#### TASK OBJECTIVE:
All that should be output is the block of lines below from the line with "gates | 2 | 0.99 |" to the line with "and+or+nand+nor | 0.0469", both included, exactly as written.

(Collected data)
###

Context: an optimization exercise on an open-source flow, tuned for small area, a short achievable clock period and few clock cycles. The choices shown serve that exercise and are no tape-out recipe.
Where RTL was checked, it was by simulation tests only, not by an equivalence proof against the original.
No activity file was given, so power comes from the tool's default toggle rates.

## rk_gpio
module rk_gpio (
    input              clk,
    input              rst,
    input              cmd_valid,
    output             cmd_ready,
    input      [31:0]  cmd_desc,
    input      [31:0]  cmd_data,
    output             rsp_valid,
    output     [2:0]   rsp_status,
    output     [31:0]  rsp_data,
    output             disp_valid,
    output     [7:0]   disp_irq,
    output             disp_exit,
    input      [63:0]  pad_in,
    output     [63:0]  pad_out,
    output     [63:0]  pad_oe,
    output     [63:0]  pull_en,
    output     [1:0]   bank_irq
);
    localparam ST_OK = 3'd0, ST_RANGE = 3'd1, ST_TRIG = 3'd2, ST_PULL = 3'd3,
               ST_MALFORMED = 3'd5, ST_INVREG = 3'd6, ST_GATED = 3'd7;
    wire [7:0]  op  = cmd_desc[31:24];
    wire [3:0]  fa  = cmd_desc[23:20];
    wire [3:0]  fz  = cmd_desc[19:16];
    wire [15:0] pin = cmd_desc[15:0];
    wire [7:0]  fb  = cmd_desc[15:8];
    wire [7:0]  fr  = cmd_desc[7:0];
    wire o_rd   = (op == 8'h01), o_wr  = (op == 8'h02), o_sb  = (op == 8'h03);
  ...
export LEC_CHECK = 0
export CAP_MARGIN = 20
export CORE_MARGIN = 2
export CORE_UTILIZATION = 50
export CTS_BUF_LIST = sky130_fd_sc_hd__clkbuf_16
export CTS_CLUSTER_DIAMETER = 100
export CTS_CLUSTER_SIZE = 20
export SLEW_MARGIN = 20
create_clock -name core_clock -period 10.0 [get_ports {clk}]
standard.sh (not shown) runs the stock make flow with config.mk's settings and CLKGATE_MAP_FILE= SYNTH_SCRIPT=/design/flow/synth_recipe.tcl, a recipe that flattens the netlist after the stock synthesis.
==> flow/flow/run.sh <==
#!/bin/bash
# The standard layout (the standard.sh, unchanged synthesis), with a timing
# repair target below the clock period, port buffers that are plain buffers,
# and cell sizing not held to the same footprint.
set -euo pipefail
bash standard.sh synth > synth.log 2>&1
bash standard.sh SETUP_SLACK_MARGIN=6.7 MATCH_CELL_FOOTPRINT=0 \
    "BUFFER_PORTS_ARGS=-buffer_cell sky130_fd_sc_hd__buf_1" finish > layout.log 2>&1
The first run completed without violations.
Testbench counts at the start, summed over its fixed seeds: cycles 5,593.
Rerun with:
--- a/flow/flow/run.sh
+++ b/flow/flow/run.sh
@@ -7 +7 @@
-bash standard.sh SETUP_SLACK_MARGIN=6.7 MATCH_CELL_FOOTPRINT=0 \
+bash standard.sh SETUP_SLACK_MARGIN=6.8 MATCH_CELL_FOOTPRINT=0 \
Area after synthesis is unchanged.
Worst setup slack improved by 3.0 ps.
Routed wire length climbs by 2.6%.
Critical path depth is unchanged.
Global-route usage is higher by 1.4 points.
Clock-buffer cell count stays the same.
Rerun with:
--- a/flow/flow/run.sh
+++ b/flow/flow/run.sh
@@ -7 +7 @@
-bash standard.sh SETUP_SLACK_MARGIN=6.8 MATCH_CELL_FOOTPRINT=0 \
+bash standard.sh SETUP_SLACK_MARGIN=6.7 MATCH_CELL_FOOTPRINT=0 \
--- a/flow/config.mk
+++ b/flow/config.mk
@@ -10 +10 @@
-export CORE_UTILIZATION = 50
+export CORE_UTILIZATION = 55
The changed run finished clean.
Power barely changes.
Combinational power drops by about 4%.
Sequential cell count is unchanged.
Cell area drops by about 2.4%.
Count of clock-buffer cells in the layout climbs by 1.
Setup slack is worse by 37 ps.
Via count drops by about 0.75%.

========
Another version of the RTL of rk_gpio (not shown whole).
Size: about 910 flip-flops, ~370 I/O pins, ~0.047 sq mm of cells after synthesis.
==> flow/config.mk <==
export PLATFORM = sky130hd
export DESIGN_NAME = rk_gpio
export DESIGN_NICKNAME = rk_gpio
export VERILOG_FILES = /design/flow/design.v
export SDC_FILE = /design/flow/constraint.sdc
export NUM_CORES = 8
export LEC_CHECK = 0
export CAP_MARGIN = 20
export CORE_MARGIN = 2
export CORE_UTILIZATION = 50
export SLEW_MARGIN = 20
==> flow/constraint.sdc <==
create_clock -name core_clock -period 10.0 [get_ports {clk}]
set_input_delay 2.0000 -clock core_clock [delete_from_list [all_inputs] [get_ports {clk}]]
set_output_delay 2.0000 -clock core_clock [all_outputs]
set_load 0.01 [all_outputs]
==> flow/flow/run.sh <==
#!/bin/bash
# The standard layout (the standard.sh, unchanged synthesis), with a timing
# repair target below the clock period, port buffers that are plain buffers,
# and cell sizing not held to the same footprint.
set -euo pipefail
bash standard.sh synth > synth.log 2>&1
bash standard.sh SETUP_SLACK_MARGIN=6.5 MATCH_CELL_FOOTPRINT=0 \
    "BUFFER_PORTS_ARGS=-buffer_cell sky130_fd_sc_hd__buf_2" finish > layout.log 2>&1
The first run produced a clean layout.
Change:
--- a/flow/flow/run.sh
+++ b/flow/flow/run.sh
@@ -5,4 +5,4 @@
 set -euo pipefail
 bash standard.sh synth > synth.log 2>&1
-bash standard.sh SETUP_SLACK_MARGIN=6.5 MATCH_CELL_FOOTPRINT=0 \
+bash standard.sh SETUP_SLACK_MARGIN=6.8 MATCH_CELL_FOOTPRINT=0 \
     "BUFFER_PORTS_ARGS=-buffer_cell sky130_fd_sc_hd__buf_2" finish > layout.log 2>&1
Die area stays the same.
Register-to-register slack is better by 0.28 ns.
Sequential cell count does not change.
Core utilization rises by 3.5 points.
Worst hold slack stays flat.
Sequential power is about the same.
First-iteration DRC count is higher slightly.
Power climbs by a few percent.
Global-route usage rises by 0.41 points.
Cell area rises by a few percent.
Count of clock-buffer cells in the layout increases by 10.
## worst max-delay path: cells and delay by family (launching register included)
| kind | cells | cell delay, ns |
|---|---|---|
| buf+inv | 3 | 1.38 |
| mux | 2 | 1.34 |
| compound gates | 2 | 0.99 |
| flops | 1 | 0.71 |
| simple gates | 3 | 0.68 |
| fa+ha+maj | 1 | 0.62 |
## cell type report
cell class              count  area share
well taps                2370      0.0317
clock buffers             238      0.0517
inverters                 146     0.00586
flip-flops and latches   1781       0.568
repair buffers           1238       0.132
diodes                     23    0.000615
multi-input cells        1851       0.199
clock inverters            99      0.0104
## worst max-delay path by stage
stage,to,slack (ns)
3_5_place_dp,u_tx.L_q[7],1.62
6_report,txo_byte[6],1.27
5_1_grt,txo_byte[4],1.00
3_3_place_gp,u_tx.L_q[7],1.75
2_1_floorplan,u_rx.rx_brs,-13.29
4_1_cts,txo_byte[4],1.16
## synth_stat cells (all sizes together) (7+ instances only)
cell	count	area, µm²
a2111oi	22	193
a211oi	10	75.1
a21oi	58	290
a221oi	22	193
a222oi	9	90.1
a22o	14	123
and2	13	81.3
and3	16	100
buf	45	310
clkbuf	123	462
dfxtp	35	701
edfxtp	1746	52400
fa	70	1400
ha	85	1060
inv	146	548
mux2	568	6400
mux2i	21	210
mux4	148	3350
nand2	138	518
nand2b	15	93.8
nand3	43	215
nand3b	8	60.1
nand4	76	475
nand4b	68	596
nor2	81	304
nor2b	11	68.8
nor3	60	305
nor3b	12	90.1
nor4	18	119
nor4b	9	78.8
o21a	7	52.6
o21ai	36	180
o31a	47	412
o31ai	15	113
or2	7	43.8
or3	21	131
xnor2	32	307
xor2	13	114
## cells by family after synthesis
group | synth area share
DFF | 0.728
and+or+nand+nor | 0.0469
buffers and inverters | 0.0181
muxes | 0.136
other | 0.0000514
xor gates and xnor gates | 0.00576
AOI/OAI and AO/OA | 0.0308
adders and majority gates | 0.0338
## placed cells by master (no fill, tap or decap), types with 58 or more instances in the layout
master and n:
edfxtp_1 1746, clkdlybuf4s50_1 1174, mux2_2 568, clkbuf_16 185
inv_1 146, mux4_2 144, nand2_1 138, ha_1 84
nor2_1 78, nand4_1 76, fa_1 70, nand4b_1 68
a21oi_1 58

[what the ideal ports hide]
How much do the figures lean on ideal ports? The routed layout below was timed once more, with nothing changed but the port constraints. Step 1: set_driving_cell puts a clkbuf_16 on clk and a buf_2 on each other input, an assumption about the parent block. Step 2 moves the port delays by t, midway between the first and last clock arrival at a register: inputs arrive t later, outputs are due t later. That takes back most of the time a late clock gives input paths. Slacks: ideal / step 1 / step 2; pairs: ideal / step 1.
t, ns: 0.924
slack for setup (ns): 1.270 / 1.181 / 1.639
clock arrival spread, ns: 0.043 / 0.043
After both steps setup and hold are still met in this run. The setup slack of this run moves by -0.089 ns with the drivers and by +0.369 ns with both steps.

###

#### RESULT OF THE EXERCISE:
| compound gates | 2 | 0.99 |
| flops | 1 | 0.71 |
| simple gates | 3 | 0.68 |
| fa+ha+maj | 1 | 0.62 |
## cell type report
cell class              count  area share
well taps                2370      0.0317
clock buffers             238      0.0517
inverters                 146     0.00586
flip-flops and latches   1781       0.568
repair buffers           1238       0.132
diodes                     23    0.000615
multi-input cells        1851       0.199
clock inverters            99      0.0104
## worst max-delay path by stage
stage,to,slack (ns)
3_5_place_dp,u_tx.L_q[7],1.62
6_report,txo_byte[6],1.27
5_1_grt,txo_byte[4],1.00
3_3_place_gp,u_tx.L_q[7],1.75
2_1_floorplan,u_rx.rx_brs,-13.29
4_1_cts,txo_byte[4],1.16
## synth_stat cells (all sizes together) (7+ instances only)
cell	count	area, µm²
a2111oi	22	193
a211oi	10	75.1
a21oi	58	290
a221oi	22	193
a222oi	9	90.1
a22o	14	123
and2	13	81.3
and3	16	100
buf	45	310
clkbuf	123	462
dfxtp	35	701
edfxtp	1746	52400
fa	70	1400
ha	85	1060
inv	146	548
mux2	568	6400
mux2i	21	210
mux4	148	3350
nand2	138	518
nand2b	15	93.8
nand3	43	215
nand3b	8	60.1
nand4	76	475
nand4b	68	596
nor2	81	304
nor2b	11	68.8
nor3	60	305
nor3b	12	90.1
nor4	18	119
nor4b	9	78.8
o21a	7	52.6
o21ai	36	180
o31a	47	412
o31ai	15	113
or2	7	43.8
or3	21	131
xnor2	32	307
xor2	13	114
## cells by family after synthesis
group | synth area share
DFF | 0.728
and+or+nand+nor | 0.0469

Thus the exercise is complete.